*Work task*
Only the lines below starting at the one that contains "#!/bin/bash" and ending at the one that contains "- The length" are to be reproduced, exactly and with both ends kept.

::::

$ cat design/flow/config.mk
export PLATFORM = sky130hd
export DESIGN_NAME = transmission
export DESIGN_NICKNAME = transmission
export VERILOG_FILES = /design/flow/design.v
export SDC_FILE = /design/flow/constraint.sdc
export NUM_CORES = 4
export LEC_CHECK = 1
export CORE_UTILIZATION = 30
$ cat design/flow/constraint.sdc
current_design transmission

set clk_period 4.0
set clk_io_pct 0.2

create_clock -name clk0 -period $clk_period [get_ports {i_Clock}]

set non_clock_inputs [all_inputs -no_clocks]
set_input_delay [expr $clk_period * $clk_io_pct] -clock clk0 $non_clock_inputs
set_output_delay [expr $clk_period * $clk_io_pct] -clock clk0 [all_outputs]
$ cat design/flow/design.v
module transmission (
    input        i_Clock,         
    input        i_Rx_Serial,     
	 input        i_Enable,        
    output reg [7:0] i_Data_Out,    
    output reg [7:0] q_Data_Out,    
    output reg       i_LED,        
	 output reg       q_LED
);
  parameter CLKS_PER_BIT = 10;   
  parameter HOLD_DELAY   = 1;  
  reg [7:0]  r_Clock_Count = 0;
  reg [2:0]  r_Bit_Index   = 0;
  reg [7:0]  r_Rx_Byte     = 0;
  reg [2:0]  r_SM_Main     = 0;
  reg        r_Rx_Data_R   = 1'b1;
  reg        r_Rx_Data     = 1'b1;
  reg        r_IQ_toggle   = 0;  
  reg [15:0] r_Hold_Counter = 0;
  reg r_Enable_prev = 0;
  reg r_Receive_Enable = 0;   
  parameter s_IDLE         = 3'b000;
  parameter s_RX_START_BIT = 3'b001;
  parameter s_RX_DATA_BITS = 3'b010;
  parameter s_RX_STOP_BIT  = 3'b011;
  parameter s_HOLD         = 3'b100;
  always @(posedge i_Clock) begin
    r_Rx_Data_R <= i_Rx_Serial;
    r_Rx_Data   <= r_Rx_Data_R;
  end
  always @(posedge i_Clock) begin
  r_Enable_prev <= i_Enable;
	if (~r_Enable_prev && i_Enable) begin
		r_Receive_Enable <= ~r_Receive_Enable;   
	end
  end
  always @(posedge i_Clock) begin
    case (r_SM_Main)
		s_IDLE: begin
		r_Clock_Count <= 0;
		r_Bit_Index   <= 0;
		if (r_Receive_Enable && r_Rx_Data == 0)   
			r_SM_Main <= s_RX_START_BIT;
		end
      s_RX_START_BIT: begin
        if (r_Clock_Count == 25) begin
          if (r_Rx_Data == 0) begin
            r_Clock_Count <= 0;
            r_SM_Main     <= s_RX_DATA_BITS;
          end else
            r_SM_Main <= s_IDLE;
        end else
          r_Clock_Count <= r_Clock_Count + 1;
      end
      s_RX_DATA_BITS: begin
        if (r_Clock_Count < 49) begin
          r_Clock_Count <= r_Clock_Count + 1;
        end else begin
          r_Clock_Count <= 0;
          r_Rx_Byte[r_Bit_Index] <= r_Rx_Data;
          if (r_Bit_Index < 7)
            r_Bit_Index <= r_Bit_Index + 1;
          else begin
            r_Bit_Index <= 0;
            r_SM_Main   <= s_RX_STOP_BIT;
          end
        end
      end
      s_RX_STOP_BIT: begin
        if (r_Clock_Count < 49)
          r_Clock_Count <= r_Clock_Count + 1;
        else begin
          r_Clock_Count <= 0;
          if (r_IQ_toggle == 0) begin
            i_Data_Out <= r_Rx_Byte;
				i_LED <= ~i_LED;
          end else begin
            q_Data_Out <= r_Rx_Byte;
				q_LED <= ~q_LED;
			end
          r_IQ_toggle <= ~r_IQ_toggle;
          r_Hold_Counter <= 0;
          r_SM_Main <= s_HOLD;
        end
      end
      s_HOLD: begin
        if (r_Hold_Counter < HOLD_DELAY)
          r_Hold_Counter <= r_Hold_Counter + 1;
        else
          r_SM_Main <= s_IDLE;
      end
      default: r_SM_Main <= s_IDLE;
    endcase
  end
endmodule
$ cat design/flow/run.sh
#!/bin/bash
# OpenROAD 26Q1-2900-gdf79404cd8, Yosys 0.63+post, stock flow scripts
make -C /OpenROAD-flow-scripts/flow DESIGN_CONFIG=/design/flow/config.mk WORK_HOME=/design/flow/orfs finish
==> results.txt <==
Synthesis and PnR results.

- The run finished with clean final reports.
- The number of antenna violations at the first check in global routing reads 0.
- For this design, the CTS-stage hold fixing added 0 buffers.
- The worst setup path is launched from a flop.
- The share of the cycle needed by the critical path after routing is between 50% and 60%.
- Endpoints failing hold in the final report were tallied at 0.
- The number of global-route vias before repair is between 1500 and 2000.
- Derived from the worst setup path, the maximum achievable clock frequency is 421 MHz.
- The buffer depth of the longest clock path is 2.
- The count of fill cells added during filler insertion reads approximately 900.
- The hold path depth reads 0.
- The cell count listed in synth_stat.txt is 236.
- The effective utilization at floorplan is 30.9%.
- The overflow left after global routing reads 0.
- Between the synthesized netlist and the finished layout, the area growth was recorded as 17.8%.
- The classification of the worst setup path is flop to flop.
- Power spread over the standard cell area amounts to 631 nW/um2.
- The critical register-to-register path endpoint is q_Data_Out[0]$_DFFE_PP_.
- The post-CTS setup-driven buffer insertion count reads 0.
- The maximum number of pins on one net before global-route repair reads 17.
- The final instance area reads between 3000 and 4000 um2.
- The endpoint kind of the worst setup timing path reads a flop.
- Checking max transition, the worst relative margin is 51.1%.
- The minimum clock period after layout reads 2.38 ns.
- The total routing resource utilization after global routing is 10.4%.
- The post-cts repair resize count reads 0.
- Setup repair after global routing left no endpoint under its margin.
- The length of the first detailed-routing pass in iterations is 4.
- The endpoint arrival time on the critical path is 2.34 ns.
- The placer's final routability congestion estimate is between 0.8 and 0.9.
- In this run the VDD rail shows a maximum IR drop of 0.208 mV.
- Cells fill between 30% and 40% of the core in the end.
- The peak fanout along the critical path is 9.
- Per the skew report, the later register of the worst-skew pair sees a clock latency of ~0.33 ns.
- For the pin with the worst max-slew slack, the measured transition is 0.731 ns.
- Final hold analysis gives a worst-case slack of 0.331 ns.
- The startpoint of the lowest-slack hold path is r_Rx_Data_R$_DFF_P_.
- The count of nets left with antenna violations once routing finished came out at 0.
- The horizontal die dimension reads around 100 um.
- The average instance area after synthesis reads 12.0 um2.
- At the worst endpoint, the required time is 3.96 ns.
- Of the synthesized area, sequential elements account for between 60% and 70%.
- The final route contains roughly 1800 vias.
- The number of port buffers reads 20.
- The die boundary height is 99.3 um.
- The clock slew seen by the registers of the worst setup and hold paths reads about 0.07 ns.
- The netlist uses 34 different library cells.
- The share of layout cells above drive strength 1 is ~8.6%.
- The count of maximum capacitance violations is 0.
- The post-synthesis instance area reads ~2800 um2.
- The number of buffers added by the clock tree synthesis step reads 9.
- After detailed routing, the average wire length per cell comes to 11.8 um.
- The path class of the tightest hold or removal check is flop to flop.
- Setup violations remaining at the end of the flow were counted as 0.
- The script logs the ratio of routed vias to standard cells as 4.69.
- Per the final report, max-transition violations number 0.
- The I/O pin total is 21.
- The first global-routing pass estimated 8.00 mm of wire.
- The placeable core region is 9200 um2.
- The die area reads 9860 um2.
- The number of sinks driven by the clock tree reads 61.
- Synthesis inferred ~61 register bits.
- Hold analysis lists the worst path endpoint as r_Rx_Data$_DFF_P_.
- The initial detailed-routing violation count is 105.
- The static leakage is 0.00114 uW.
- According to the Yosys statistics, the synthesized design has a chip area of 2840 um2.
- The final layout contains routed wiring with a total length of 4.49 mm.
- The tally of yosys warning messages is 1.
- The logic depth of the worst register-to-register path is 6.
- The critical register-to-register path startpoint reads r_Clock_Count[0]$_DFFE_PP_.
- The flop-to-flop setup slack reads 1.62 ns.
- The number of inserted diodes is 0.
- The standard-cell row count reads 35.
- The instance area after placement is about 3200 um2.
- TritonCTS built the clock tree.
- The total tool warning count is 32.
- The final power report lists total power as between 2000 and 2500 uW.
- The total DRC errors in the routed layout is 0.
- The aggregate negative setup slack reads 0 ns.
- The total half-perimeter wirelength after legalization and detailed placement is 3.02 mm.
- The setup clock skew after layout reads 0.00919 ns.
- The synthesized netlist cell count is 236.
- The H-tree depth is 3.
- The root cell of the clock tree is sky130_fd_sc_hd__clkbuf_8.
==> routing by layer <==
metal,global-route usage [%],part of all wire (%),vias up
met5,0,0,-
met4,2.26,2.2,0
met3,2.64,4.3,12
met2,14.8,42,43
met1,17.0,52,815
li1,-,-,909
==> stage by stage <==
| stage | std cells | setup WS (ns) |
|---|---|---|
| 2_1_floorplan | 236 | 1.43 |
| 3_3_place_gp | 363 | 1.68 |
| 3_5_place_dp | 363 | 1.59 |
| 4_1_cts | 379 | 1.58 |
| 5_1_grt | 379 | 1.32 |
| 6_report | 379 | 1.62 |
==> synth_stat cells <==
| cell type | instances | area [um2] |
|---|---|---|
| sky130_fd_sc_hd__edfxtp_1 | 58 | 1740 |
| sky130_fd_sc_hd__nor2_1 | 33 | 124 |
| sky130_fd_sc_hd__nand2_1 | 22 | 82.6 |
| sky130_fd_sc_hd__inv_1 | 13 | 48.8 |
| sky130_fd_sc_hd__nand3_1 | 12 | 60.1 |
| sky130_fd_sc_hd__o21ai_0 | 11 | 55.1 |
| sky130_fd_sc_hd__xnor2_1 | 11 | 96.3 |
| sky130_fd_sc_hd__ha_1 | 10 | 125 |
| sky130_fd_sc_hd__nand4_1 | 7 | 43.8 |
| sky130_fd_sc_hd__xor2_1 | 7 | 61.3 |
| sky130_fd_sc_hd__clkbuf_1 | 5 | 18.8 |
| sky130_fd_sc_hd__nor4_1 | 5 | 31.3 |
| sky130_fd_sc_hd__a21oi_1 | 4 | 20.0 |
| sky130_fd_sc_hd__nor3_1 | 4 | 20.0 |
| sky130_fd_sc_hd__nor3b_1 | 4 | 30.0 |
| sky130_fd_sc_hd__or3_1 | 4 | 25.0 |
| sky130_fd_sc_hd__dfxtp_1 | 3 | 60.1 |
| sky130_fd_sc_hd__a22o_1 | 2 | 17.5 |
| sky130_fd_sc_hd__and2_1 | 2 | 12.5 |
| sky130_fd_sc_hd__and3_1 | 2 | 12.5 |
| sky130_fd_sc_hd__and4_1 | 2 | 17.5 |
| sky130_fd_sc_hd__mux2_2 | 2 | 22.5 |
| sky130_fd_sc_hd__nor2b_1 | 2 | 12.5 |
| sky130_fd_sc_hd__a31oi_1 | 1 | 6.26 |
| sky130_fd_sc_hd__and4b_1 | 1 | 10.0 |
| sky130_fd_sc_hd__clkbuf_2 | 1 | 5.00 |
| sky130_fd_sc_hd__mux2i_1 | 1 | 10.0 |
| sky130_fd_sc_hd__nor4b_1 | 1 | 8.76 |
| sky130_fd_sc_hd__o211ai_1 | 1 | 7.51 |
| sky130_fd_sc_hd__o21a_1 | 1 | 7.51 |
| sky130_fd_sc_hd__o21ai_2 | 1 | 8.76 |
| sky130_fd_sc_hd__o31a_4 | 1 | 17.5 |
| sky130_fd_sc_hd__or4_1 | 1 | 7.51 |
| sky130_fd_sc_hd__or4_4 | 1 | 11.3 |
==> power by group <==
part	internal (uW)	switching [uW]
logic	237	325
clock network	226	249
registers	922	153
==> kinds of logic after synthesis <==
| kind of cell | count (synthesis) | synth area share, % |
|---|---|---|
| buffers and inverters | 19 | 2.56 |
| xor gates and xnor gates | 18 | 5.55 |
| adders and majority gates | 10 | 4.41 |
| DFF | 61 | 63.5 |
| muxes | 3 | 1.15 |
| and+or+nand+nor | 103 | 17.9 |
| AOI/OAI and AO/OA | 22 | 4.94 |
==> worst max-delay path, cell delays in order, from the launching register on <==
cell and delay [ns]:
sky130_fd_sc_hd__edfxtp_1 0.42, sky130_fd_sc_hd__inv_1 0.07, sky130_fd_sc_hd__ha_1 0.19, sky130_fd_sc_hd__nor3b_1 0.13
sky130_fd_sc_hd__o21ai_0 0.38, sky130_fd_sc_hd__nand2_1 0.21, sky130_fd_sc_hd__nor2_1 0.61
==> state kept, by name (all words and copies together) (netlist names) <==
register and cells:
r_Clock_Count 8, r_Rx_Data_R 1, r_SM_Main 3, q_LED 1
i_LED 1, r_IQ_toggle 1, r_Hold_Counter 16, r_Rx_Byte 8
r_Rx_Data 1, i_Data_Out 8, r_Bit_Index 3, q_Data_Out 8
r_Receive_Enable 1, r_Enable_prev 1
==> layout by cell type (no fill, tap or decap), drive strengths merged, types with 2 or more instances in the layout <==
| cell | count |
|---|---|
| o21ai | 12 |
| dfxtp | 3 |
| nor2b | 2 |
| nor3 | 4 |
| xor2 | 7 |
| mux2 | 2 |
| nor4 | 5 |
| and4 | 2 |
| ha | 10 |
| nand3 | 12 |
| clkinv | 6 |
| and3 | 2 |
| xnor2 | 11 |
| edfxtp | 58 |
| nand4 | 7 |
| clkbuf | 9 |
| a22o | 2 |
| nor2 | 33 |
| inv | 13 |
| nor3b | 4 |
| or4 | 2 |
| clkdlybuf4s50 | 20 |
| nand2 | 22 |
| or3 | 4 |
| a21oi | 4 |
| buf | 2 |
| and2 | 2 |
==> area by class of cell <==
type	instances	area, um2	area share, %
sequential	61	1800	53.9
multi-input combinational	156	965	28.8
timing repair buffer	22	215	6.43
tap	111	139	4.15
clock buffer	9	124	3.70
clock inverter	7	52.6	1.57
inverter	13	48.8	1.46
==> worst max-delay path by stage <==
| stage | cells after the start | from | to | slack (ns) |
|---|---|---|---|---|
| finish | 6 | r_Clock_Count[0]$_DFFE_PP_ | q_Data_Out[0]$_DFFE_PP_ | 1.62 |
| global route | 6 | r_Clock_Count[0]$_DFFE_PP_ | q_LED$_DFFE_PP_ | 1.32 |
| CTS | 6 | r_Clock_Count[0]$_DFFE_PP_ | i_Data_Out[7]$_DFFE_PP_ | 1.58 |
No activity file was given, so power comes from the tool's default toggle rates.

::::

*Solution for this exercise*
#!/bin/bash
# OpenROAD 26Q1-2900-gdf79404cd8, Yosys 0.63+post, stock flow scripts
make -C /OpenROAD-flow-scripts/flow DESIGN_CONFIG=/design/flow/config.mk WORK_HOME=/design/flow/orfs finish
==> results.txt <==
Synthesis and PnR results.

- The run finished with clean final reports.
- The number of antenna violations at the first check in global routing reads 0.
- For this design, the CTS-stage hold fixing added 0 buffers.
- The worst setup path is launched from a flop.
- The share of the cycle needed by the critical path after routing is between 50% and 60%.
- Endpoints failing hold in the final report were tallied at 0.
- The number of global-route vias before repair is between 1500 and 2000.
- Derived from the worst setup path, the maximum achievable clock frequency is 421 MHz.
- The buffer depth of the longest clock path is 2.
- The count of fill cells added during filler insertion reads approximately 900.
- The hold path depth reads 0.
- The cell count listed in synth_stat.txt is 236.
- The effective utilization at floorplan is 30.9%.
- The overflow left after global routing reads 0.
- Between the synthesized netlist and the finished layout, the area growth was recorded as 17.8%.
- The classification of the worst setup path is flop to flop.
- Power spread over the standard cell area amounts to 631 nW/um2.
- The critical register-to-register path endpoint is q_Data_Out[0]$_DFFE_PP_.
- The post-CTS setup-driven buffer insertion count reads 0.
- The maximum number of pins on one net before global-route repair reads 17.
- The final instance area reads between 3000 and 4000 um2.
- The endpoint kind of the worst setup timing path reads a flop.
- Checking max transition, the worst relative margin is 51.1%.
- The minimum clock period after layout reads 2.38 ns.
- The total routing resource utilization after global routing is 10.4%.
- The post-cts repair resize count reads 0.
- Setup repair after global routing left no endpoint under its margin.
- The length of the first detailed-routing pass in iterations is 4.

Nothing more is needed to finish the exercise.